» **Work request**: Nothing outside the range is wanted. Repeat exactly the lines below from the one with "of up to 32" through the one with "- Share of power".

======== Listed records ========

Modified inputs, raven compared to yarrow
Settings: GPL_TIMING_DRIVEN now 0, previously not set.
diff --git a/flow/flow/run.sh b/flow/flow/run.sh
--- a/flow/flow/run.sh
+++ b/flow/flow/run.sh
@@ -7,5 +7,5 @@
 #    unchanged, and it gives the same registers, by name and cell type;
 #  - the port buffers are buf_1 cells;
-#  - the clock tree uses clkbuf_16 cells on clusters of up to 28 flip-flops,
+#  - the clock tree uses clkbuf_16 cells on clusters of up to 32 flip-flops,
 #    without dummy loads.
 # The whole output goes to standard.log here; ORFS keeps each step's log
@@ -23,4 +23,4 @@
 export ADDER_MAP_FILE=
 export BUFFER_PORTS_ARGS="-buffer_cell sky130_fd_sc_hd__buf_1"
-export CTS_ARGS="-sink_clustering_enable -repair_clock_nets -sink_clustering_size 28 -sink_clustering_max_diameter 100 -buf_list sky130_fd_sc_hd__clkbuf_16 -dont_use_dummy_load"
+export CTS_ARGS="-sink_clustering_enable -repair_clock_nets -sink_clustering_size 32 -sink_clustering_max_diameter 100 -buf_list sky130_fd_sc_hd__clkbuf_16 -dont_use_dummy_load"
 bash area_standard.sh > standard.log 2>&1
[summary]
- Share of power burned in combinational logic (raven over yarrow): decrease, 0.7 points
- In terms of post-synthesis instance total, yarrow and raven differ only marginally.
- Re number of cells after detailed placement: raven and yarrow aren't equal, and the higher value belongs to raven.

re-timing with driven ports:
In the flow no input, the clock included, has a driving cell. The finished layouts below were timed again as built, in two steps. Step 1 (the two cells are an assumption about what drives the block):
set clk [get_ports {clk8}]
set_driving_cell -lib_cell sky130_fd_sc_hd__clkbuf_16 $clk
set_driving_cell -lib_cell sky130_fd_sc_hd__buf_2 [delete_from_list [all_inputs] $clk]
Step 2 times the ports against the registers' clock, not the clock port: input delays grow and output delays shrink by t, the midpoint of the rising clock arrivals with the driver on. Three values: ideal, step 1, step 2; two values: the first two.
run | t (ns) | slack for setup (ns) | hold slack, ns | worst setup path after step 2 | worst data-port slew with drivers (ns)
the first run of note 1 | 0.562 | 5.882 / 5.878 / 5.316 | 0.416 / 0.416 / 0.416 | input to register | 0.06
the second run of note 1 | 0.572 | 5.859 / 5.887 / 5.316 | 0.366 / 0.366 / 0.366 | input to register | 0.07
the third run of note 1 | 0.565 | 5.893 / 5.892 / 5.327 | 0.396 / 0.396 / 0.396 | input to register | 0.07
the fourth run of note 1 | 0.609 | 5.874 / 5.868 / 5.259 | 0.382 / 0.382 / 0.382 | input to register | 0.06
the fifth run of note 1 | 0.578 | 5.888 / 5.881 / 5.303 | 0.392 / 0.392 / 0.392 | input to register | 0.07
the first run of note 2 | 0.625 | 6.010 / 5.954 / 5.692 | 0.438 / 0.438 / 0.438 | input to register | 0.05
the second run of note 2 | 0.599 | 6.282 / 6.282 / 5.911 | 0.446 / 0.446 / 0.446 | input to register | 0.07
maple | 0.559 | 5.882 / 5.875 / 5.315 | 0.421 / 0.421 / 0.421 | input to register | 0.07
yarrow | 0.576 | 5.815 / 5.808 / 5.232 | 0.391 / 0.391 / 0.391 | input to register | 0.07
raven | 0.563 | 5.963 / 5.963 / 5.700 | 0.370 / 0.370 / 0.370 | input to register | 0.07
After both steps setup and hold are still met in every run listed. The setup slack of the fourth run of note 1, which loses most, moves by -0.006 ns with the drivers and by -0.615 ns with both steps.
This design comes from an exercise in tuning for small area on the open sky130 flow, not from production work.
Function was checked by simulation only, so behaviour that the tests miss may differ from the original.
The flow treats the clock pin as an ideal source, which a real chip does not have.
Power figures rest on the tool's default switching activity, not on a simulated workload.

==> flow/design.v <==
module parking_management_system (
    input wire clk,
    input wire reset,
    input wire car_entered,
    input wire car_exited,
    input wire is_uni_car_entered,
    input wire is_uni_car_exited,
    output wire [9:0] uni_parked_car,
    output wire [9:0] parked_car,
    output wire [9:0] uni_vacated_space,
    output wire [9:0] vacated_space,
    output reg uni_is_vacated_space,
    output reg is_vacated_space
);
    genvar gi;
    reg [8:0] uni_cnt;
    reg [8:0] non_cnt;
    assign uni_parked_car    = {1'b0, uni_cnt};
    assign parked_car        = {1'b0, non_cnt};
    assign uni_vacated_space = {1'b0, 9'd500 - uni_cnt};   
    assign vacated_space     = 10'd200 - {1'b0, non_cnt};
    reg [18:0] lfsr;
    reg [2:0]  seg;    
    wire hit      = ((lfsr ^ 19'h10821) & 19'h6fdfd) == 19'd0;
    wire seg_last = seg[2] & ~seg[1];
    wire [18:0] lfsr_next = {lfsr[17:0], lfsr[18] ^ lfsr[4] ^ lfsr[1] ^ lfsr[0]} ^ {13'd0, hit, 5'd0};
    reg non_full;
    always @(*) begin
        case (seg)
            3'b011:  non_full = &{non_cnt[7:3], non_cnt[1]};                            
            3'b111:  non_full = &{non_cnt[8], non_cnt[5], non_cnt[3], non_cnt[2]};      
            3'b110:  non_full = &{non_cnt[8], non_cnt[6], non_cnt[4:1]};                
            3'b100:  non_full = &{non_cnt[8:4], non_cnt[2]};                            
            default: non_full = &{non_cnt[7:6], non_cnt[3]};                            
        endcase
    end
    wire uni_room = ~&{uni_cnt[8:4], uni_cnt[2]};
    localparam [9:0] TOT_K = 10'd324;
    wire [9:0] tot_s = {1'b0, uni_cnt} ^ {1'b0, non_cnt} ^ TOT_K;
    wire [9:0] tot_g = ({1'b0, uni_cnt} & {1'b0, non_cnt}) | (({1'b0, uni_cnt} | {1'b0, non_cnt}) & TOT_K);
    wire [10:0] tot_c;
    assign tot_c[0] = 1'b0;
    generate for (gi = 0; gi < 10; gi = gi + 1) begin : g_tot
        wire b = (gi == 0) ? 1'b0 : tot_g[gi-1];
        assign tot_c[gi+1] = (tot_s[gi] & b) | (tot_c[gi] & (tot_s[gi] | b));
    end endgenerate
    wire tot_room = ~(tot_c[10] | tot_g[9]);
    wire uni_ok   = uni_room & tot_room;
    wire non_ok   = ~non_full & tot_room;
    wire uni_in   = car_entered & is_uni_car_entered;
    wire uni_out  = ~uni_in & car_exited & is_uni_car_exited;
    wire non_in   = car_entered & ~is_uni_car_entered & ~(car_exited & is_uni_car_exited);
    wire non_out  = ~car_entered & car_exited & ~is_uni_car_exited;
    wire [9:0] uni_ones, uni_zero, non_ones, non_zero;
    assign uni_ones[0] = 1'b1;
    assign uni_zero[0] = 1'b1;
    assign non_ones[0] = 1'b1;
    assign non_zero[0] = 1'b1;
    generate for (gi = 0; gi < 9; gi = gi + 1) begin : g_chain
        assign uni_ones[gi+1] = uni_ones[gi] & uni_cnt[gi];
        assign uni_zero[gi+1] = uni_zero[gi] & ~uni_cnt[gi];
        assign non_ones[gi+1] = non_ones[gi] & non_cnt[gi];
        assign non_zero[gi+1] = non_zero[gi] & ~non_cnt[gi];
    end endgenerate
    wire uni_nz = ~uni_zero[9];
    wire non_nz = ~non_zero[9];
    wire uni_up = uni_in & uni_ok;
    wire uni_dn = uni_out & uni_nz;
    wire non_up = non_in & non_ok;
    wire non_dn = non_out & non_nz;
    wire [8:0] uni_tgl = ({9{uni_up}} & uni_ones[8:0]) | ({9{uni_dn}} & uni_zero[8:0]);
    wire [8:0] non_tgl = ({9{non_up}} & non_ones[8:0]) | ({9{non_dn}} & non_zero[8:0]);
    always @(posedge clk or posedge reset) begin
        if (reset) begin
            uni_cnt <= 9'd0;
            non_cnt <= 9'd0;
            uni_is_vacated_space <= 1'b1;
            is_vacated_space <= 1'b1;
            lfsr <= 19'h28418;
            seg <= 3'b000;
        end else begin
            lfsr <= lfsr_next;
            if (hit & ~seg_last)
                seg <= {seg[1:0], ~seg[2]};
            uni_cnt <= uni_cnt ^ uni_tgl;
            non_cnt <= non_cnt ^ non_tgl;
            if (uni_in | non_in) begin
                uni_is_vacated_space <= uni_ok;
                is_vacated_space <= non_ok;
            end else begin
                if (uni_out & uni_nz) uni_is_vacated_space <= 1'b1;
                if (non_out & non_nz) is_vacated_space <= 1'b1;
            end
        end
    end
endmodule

========

» **Solved problem**:
+#  - the clock tree uses clkbuf_16 cells on clusters of up to 32 flip-flops,
 #    without dummy loads.
 # The whole output goes to standard.log here; ORFS keeps each step's log
@@ -23,4 +23,4 @@
 export ADDER_MAP_FILE=
 export BUFFER_PORTS_ARGS="-buffer_cell sky130_fd_sc_hd__buf_1"
-export CTS_ARGS="-sink_clustering_enable -repair_clock_nets -sink_clustering_size 28 -sink_clustering_max_diameter 100 -buf_list sky130_fd_sc_hd__clkbuf_16 -dont_use_dummy_load"
+export CTS_ARGS="-sink_clustering_enable -repair_clock_nets -sink_clustering_size 32 -sink_clustering_max_diameter 100 -buf_list sky130_fd_sc_hd__clkbuf_16 -dont_use_dummy_load"
 bash area_standard.sh > standard.log 2>&1
[summary]
- Share of power burned in combinational logic (raven over yarrow): decrease, 0.7 points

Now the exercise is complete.